Dass aus den Niederlanden nicht nur Käse kommt, das beweisen HYMIR, die sich nach dem gleichnamigen Reifriesen aus der Edda, dem Vater des Kriegsgottes Tyr und auch unter dem Namen „der Finstere“ bekannt, benannt haben. Passenderweise nennen sie ihr Debütalbum „Nyctophobia“ – Die Angst vor der Dunkelheit. Leider – oder vielleicht auch zum Glück – konnte man der Versuchung widerstehen, „Fear Of The Dark“ zu covern, was hier auch herrlich gepasst hätte. Doch Maiden sind sicher nicht der Stil des Vierers aus dem schönen Utrecht. Denn da schielt man ganz eindeutig und unüberhörbar Richtung DIMMU BORGIR und CRADLE OF FILTH, geht jedoch weniger bombastisch zu Werke und klingt dadurch nicht so überladen wie die berühmten Vettern.

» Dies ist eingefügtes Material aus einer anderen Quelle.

===== src/hdl/lpi_pkg.sv =====
`timescale 1ns / 1ps
// -----------------------------------------------------------------------------
// lpi_pkg
// Shared widths, controller states and the command and status bundles of the
// line path interpolator.
// -----------------------------------------------------------------------------
package lpi_pkg;

	localparam int COORD_W    = 32;
	localparam int MAX_POINTS = 64;
	localparam int N_W        = $clog2(MAX_POINTS);
	localparam int STEP_W     = 31;
	localparam int LEN_W      = COORD_W + 1;
	localparam int SUM_W      = 2 * LEN_W;
	localparam int NUM_W      = 64;
	localparam int NAXES      = 3;
	localparam int IN_W       = 2 * NAXES * COORD_W;
	localparam int OUT_W      = NAXES * COORD_W;
	localparam logic [STEP_W-1:0] STEP_RESET = STEP_W'(65536);

	typedef enum logic [12:0] {
		ST_IDLE    = 13'd1,
		ST_SQR     = 13'd2,
		ST_RT_GO   = 13'd4,
		ST_RT_WAIT = 13'd8,
		ST_ND_GO   = 13'd16,
		ST_ND_WAIT = 13'd32,
		ST_AX_MUL  = 13'd64,
		ST_AX_GO   = 13'd128,
		ST_AX_WAIT = 13'd256,
		ST_E_START = 13'd512,
		ST_STEP    = 13'd1024,
		ST_E_PT    = 13'd2048,
		ST_E_END   = 13'd4096
	} state_t;

	typedef enum logic [1:0] {
		EM_START = 2'd0,
		EM_POINT = 2'd1,
		EM_END   = 2'd2
	} emit_sel_t;

	typedef struct packed {
		logic      load;
		logic      sum_add;
		logic      mul_sq;
		logic [1:0] axis;
		logic      sqrt_start;
		logic      div_start;
		logic      div_n;
		logic      acc_clr;
		logic      acc_step;
		logic      emit;
		emit_sel_t emit_sel;
	} cmd_t;

	typedef struct packed {
		logic           out_free;
		logic           sqrt_done;
		logic           div_done;
		logic           len_zero;
		logic [N_W-1:0] n;
		logic           clip;
		logic           units_busy;
	} status_t;

endpackage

Dabei klingt man bei den ersten Tönen des Openers „Nightmarish Illumination“ noch leicht nach CHILDREN OF BODOM. Doch das gibt sich recht schnell und der Song tendiert Richtung DIMMU. Schon bei diesem Stück bemerkt man die Klasse des Albums. HYMIR setzen auf Bombast, besitzen jedoch das Geschick, es nicht zu übertreiben. Sänger Pablo de Groot, der übrigens auch für Coverartwork und Logo verantwortlich ist, kann mit seinen Vocals und Screams die düstere Atmosphäre des Songs perfekt verstärken.

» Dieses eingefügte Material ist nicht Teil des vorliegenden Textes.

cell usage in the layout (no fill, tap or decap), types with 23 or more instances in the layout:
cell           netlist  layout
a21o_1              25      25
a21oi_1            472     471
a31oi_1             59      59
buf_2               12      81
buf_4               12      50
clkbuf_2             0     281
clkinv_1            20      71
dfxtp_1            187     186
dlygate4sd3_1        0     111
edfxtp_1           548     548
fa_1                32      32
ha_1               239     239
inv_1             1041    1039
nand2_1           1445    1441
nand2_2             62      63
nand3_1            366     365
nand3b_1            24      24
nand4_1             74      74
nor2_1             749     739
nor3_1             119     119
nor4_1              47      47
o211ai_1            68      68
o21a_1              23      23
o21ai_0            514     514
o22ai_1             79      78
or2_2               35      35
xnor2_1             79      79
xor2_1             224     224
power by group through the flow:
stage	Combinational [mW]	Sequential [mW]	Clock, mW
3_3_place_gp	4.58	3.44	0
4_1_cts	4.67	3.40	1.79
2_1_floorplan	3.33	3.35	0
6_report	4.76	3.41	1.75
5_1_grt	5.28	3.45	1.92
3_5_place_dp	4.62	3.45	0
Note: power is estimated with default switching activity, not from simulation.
[src/sv/gcdc_ctrl.sv]
// controller: sequences load, gating, tap walk, history shift and output
// depends on gcdc_pkg and assert_macros.svh
`include "assert_macros.svh"
module gcdc_ctrl import gcdc_pkg::*; #(
   parameter int CHANNELS = 512,
   parameter int KERNEL   = 9
) (
   input  logic         clock,
   input  logic         reset,
   input  logic         req_valid,
   output logic         req_ready,
   input  logic         req_opcode,
   input  logic [8:0]   req_channel,
   input  logic         req_last_channel,
   input  logic         req_new_sequence,
   input  logic         csr_valid,
   output logic         csr_ready,
   input  logic [3:0]   csr_taps_in_use,
   output logic         rsp_valid,
   input  logic         rsp_ready,
   output gcdc_cmd_type cmd,
   output logic [4:0]   tap_idx,
   output logic [4:0]   taps_k,
   output logic [4:0]   frames
);
   localparam int SLOTS = KERNEL - 1;
   typedef enum logic [2:0] {S_IDLE, S_LOAD, S_GATE, S_MAC, S_DRAIN, S_SHIFT, S_OUT}
      state_type;
   state_type state_ff, state_in;
   logic [4:0] tap_ff, tap_in, frames_ff, frames_in, k_ff, k_in;
   logic       rsp_valid_ff, rsp_valid_in, last_ff, last_in;
   logic [4:0] kraw;

   assign req_ready = (state_ff == S_IDLE);
   assign csr_ready = 1'b1;
   assign rsp_valid = rsp_valid_ff;
   assign tap_idx   = tap_ff;
   assign taps_k    = k_ff;
   assign frames    = frames_ff;

   always_comb begin
      kraw = (csr_taps_in_use == 4'd0) ? 5'd1 : 5'({1'b0, csr_taps_in_use});
      k_in = (csr_valid) ? ((kraw > 5'(KERNEL)) ? 5'(KERNEL) : kraw) : k_ff;
      state_in = state_ff; tap_in = tap_ff; frames_in = frames_ff;
      rsp_valid_in = rsp_valid_ff && !rsp_ready; last_in = last_ff;
      cmd = '0;
      unique case (state_ff)
         S_IDLE: if (req_valid && req_ready) begin
            cmd.capture = 1'b1;
            last_in = req_last_channel;
            if (req_opcode == OP_LOAD) state_in = S_LOAD;
            else begin
               if (req_new_sequence) frames_in = '0;
               if (11'(req_channel) < 11'(CHANNELS)) state_in = S_GATE;
               else if (req_last_channel && frames_in < 5'(SLOTS))
                  frames_in = frames_in + 5'd1;
            end
         end
         S_LOAD: begin
            // tap_ff holds zero here; range check done via captured fields
            cmd.wt_wr = 1'b1;
            state_in = S_IDLE;
         end
         S_GATE: begin
            cmd.gate_mul = 1'b1; cmd.acc_clear = 1'b1; cmd.rd_issue = 1'b1;
            tap_in = 5'd1; state_in = S_MAC;
         end
         S_MAC: begin
            cmd.mac = 1'b1; cmd.rd_issue = 1'b1;
            if (tap_ff == k_ff) begin
               cmd.rd_issue = 1'b0; state_in = S_DRAIN;
               tap_in = 5'(SLOTS);
            end else tap_in = tap_ff + 5'd1;
         end
         S_DRAIN: begin
            // wait here while the previous result is still held
            if (!rsp_valid_ff || rsp_ready) begin
               cmd.finish = 1'b1; rsp_valid_in = 1'b1;
               state_in = (SLOTS > 0) ? S_SHIFT : S_OUT;
               if (SLOTS > 0) tap_in = 5'(SLOTS - 1);
            end
         end
         S_SHIFT: begin
            cmd.hist_wr = 1'b1;
            if (tap_ff == 0) state_in = S_OUT;
            else tap_in = tap_ff - 5'd1;
         end
         S_OUT: begin
            if (last_ff && frames_ff < 5'(SLOTS)) frames_in = frames_ff + 5'd1;
            tap_in = '0; state_in = S_IDLE;
         end
         default: state_in = S_IDLE;
      endcase
   end

   always_ff @(posedge clock) begin
      if (reset) begin
         state_ff <= S_IDLE; tap_ff <= '0; frames_ff <= '0;
         k_ff <= 5'(KERNEL); rsp_valid_ff <= 1'b0; last_ff <= 1'b0;
      end else begin
         state_ff <= state_in; tap_ff <= tap_in; frames_ff <= frames_in;
         k_ff <= k_in; rsp_valid_ff <= rsp_valid_in; last_ff <= last_in;
      end
   end

   `ASSERT_CLK(a_frames_cap, clock, reset, frames_ff <= 5'(SLOTS), "frame count overflow")
   `ASSERT_CLK(a_rsp_from_drain, clock, reset,
      $rose(rsp_valid_ff) |-> $past(state_ff) == S_DRAIN, "result without drain")
   `ASSERT_CLK(a_no_accept_busy, clock, reset,
      state_ff != S_IDLE |-> !req_ready, "accept while busy")
endmodule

Auch das an NAGLFAR erinnernde „Let The World Be Cold“ ist ein starker Song, wenn auch das Orchester aus der Dose etwas arg künstlich wirkt. Auch das etwas „schlichter“ gehaltene „Poltergeist“ klingt nach NAGLFAR zu „Sheol“-Zeiten, doch schon mit „Fractal Deliberation“ kehrt man wieder in DIMMU BORGIR-Gefilde zurück. Bei diesem Song fällt ein kleines Manko der Platte besonders auf: Die Drums sind etwas zu sehr in den Hintergrund gemischt, könnten markiger klingen.

Der Doppelschlag „And Sorrow Turned To Death (Part I und II)“ ist ein gelungenes Stück Musik, das den ausnahmslos guten bis sehr guten Rest der Platte einläutet, auch wenn seine ruhigen Zwischenparts dem Song etwas den Fluss nehmen. „Soul Monolith“, „What The Moon Reveals“ und der Titelsong „Nyctophobia“ sind allesamt starke Songs, die sich vor nichts und niemandem verstecken müssen.

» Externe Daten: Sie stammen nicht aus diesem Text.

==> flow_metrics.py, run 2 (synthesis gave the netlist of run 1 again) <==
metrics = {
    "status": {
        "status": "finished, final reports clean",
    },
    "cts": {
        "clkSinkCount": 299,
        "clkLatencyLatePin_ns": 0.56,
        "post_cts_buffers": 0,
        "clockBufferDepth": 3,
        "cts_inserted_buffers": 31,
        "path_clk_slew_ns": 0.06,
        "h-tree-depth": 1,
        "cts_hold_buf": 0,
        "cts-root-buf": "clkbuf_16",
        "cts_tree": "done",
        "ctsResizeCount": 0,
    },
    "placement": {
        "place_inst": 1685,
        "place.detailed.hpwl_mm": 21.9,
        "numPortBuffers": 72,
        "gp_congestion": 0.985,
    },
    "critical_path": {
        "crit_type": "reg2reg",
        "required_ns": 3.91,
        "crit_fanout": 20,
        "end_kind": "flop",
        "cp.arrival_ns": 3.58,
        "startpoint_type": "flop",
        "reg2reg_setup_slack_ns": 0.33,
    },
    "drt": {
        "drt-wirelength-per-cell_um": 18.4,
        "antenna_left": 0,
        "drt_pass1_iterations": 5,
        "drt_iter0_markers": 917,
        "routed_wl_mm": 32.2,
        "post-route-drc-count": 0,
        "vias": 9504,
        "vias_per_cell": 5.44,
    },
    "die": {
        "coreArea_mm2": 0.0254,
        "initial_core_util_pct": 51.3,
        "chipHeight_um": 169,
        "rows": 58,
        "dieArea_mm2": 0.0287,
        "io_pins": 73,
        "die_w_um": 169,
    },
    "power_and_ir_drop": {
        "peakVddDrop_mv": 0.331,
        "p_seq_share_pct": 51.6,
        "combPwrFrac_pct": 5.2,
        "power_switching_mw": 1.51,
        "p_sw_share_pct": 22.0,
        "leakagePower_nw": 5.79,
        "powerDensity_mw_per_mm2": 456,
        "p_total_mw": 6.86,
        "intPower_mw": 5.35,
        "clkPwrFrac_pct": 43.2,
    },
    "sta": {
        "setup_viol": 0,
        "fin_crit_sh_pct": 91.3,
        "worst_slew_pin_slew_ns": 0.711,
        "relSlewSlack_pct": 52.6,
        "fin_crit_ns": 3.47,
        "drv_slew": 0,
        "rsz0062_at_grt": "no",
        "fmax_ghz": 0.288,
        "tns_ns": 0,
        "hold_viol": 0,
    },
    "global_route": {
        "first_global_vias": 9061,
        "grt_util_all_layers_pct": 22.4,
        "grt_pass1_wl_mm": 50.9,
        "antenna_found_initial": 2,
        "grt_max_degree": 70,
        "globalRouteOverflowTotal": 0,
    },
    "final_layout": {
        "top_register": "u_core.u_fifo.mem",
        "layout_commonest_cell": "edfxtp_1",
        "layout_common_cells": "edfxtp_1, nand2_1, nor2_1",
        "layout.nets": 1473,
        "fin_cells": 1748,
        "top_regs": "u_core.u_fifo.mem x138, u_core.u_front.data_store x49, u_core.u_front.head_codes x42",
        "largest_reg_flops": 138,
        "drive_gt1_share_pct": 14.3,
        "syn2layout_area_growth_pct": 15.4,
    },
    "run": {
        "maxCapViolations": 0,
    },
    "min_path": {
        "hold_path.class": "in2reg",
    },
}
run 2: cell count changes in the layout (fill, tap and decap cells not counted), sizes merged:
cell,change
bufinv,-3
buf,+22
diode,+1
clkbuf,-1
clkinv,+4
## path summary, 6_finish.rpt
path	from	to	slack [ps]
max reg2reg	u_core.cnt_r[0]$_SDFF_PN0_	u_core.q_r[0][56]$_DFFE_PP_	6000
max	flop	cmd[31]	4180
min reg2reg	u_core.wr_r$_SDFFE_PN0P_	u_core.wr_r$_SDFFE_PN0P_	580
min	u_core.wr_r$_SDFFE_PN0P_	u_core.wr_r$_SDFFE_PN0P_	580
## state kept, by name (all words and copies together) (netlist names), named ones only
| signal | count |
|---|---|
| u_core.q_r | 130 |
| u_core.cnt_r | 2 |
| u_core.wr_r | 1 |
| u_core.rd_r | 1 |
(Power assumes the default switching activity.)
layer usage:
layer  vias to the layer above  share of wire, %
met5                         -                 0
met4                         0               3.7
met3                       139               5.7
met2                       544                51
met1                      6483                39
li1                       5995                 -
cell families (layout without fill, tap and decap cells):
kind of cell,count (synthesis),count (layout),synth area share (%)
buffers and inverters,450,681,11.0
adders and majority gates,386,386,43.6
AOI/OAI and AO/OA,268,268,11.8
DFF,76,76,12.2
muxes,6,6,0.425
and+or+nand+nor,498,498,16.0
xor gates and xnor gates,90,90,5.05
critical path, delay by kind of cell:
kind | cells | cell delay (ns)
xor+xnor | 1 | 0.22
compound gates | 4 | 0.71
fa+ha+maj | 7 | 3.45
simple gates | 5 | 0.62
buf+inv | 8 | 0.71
File: src/design/brlb_alu.sv
// ----------------------------------------------------------------------------
// brlb_alu
// shared add/subtract unit used for row lookup, lru compare and word accounting
// ----------------------------------------------------------------------------
module brlb_alu import brlb_pkg::*; (
  input  alu_req_t req,
  output alu_rsp_t rsp
);

  logic [ALU_W-1:0] b_op;
  logic [ALU_W:0]   total;

  // a - b as a + ~b + 1
  assign b_op  = req.sub ? ~req.b : req.b;
  assign total = {1'b0, req.a} + {1'b0, b_op} + {{ALU_W{1'b0}}, req.sub};

  assign rsp.carry = total[ALU_W];
  assign rsp.sum   = total[ALU_W-1:0];

endmodule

Insgesamt fragt man sich eigentlich nur, wie zur Hölle es die Band geschafft hat, bisher noch keinen Plattenvertrag an Land zu ziehen. Vor so einem starken Debüt, das noch dazu in Sachen Produktion keine Vergleiche mit Labelacts scheuen muss, kann man nur den Hut ziehen. Einziger wirklicher Kritikpunkt: Man könnte etwas eigenständiger klingen. Wenn man jedoch bedenkt, dass es sich bei „Nyctophobia“ um das Erstlingswerk der Band handelt, ist jedoch zu erwarten, dass sich in Zukunft ein eigener Stil herausbilden wird. Wer auf DIMMU BORGIR und/oder CRADLE OF FILTH steht, sollte diese Band auf jeden Fall mal antesten.